Board Feature Implementation
Northbridge ATI CrossFire Xpress 3200
Southbridge ATI SB600
Processor Support All AMD Socket AM2 microprocessors including:
AMD Athlon 64 FX
AMD Athlon 64 X2
AMD Athlon 64
AMD Sempron
Memory Support DDR2-400/533/667/800
8GiB max via 4 slots
Graphics Support PCI Express
2 PEG16X slots
ATI CrossFire
PCI Express 2 x PCIe X1 slots
PCI Conventional 1 x PCI 2.3 slots
Networking Marvell 88E8052 Gigabit Ethernet on PCIe
FireWire VIA 1394a controller on PCI
3 FW400 ports
Audio Realtek ALC880; HD Audio, 8-channel (7.1)
Jack sensing
USB ATI SB600; 10 ports USB 2.0
Disk Support ATI SB600; 4 SATA300, 1 ATA133 IDE, RAID0,1,0+1
2x Sil3132; 2 SATA300 each

If it weren't for the inclusion of the SB600, the Sturgeon reference board's specification would look decidedly ordinary as far as enthusiast-class mainboards go.

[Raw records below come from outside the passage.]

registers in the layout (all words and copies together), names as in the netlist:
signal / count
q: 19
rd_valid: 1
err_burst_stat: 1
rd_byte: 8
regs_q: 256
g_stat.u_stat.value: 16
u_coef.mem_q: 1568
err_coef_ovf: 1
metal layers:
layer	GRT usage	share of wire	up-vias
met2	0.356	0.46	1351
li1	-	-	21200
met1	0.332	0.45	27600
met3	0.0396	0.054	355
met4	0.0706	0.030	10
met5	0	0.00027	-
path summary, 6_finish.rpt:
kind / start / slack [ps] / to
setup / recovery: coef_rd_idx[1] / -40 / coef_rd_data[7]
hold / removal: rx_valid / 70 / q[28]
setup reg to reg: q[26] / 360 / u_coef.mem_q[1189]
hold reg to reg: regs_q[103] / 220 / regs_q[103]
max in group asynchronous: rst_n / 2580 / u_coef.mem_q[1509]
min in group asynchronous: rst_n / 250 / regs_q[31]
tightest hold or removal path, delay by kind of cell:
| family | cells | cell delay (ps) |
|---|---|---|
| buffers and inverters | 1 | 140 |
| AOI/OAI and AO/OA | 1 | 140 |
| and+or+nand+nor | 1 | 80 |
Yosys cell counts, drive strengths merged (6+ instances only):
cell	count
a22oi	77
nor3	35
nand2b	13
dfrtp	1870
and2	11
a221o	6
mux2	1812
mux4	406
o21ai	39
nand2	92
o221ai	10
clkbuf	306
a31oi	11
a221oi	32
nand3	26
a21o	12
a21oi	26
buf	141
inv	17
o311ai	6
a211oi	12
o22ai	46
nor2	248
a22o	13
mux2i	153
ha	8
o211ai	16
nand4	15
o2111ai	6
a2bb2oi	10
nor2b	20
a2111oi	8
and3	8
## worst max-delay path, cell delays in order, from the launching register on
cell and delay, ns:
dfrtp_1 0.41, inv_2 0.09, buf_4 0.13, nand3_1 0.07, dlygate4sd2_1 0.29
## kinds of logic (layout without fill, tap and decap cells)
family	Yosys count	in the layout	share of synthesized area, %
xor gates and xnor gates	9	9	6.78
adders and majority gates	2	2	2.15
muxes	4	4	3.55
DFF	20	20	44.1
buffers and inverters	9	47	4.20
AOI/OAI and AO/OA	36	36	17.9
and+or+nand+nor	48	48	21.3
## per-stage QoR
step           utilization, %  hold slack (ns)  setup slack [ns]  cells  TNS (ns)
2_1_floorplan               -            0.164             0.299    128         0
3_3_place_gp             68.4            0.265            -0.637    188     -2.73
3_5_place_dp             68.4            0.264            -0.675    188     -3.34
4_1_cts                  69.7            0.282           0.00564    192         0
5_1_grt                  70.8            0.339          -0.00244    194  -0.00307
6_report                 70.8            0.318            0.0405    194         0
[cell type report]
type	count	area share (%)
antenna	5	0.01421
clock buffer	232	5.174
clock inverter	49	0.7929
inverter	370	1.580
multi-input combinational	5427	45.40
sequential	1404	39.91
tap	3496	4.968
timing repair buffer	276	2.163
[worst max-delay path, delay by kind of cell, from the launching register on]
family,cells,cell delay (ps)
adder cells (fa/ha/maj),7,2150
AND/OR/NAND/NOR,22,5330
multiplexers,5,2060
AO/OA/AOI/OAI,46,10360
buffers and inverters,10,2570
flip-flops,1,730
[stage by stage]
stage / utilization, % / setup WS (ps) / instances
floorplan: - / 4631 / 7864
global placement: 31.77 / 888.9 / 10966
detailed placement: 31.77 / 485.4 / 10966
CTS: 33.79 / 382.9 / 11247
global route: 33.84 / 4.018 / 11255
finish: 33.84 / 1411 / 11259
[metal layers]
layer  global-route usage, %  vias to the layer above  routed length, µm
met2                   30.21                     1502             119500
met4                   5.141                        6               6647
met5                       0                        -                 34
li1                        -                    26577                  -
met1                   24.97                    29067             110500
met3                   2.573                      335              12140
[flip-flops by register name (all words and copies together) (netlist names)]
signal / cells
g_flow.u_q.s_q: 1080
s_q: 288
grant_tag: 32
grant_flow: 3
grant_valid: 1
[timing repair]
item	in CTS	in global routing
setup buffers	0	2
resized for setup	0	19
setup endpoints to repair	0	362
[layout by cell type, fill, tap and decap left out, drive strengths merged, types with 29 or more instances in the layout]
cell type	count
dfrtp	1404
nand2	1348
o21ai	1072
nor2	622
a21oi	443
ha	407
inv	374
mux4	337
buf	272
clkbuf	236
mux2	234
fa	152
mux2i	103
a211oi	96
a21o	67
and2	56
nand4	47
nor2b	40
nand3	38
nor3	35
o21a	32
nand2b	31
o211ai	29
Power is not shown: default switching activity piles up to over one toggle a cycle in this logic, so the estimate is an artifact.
--- src/rtl/netctl_pkg.sv ---
package netctl_pkg;
    localparam int ADDR_W  = 16;
    localparam int BLK_W   = 5;
    localparam int BYTE_W  = 8;
    localparam int VAL_W   = 48;
    localparam int LEN_W   = 3;
    localparam int N_STEPS = 18;
    localparam int STEP_W  = $clog2(N_STEPS);

    localparam logic [BLK_W-1:0]  BLK_COMMON  = 5'h00;
    localparam logic [BLK_W-1:0]  BLK_SOCK0   = 5'h01;
    localparam logic [ADDR_W-1:0] STATUS_ADDR = 16'h0003;
    localparam logic [BYTE_W-1:0] UDP_UP_CODE = 8'h22;

    typedef struct packed {
        logic [ADDR_W-1:0] addr;
        logic [BLK_W-1:0]  blk;
        logic [LEN_W-1:0]  len;
        logic [VAL_W-1:0]  val;
    } wr_step_t;

    typedef enum logic [2:0] {
        ST_BOOT,
        ST_WRITE,
        ST_POLL_RD,
        ST_POLL_WAIT,
        ST_READY
    } seq_state_t;
endpackage

--- src/rtl/netctl_step_rom.sv ---
module netctl_step_rom
    import netctl_pkg::*;
#(
    parameter logic [31:0] GW_IP      = 32'hC0A8_0101,
    parameter logic [31:0] NET_MASK   = 32'hFFFF_FF00,
    parameter logic [47:0] LOCAL_MAC  = 48'h0200_0000_0001,
    parameter logic [31:0] LOCAL_IP   = 32'hC0A8_0164,
    parameter logic [15:0] LOCAL_PORT = 16'h1F90,
    parameter logic [47:0] PEER_MAC   = 48'hFFFF_FFFF_FFFF,
    parameter logic [31:0] PEER_IP    = 32'hC0A8_0102,
    parameter logic [15:0] PEER_PORT  = 16'h1770
) (
    input  logic [STEP_W-1:0] idx,
    output wr_step_t          step
);
    function automatic wr_step_t mk(input logic [ADDR_W-1:0] a, input logic [BLK_W-1:0] b,
                                    input logic [LEN_W-1:0] l, input logic [VAL_W-1:0] v);
        wr_step_t s;
        s.addr = a;
        s.blk  = b;
        s.len  = l;
        s.val  = v;
        return s;
    endfunction

    // Program order is behaviour: common block first, socket block next, open last.
    always_comb begin
        case (int'(idx))
            0:  step = mk(16'h0000, BLK_COMMON, 3'd1, 48'h00);
            1:  step = mk(16'h0001, BLK_COMMON, 3'd4, {16'h0, GW_IP});
            2:  step = mk(16'h0005, BLK_COMMON, 3'd4, {16'h0, NET_MASK});
            3:  step = mk(16'h0009, BLK_COMMON, 3'd6, LOCAL_MAC);
            4:  step = mk(16'h000F, BLK_COMMON, 3'd4, {16'h0, LOCAL_IP});
            5:  step = mk(16'h0015, BLK_COMMON, 3'd1, 48'hFF);
            6:  step = mk(16'h0016, BLK_COMMON, 3'd1, 48'hFF);
            7:  step = mk(16'h0019, BLK_COMMON, 3'd2, 48'h07D0);
            8:  step = mk(16'h001B, BLK_COMMON, 3'd1, 48'h08);
            9:  step = mk(16'h002E, BLK_COMMON, 3'd1, 48'hFF);
            10: step = mk(16'h0000, BLK_SOCK0,  3'd1, 48'h02);
            11: step = mk(16'h0004, BLK_SOCK0,  3'd2, {32'h0, LOCAL_PORT});
            12: step = mk(16'h0006, BLK_SOCK0,  3'd6, PEER_MAC);
            13: step = mk(16'h000C, BLK_SOCK0,  3'd4, {16'h0, PEER_IP});
            14: step = mk(16'h0010, BLK_SOCK0,  3'd2, {32'h0, PEER_PORT});
            15: step = mk(16'h0002, BLK_SOCK0,  3'd1, 48'hFF);
            16: step = mk(16'h0012, BLK_SOCK0,  3'd2, 48'h05B4);
            17: step = mk(16'h0001, BLK_SOCK0,  3'd1, 48'h01);
            default: step = mk(16'h0000, BLK_COMMON, 3'd1, 48'h00);
        endcase
    end
endmodule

However, the use of SB600 brings ATI's brand-new AHCI SATA2 disk controller with 4 ports, along with a new USB2.0 controller implementation that banishes the performance demons present in SB450/460 and increases port count to 10 (up from 8).

While SB600 doesn't integrate an Ethernet controller, ATI arguing that a PHY for an on-board MAC is almost as expensive as a full chip that does the lot, and as such doesn't quite implement the raft of features that NVIDIA's new MCP55 (nForce 5) does. The support for PCI Express means that's largely moot if the board designed that uses SB600 is smart, and marketing doesn't shave off add-in features provided by external ICs, for the sake of a few dollars' saving.

Only a single GigE controller and lack of digital audio output give us cause for concern on the feature set side of things. It's fully-featured elsewhere though, with all SATA2 ports on the SB600 disk controller and dual Sil3132s having physical ports on the board, and RD580 itself well known by now for its single-chip dual PEG16X CrossFire implementation, overclocking prowess and general performance.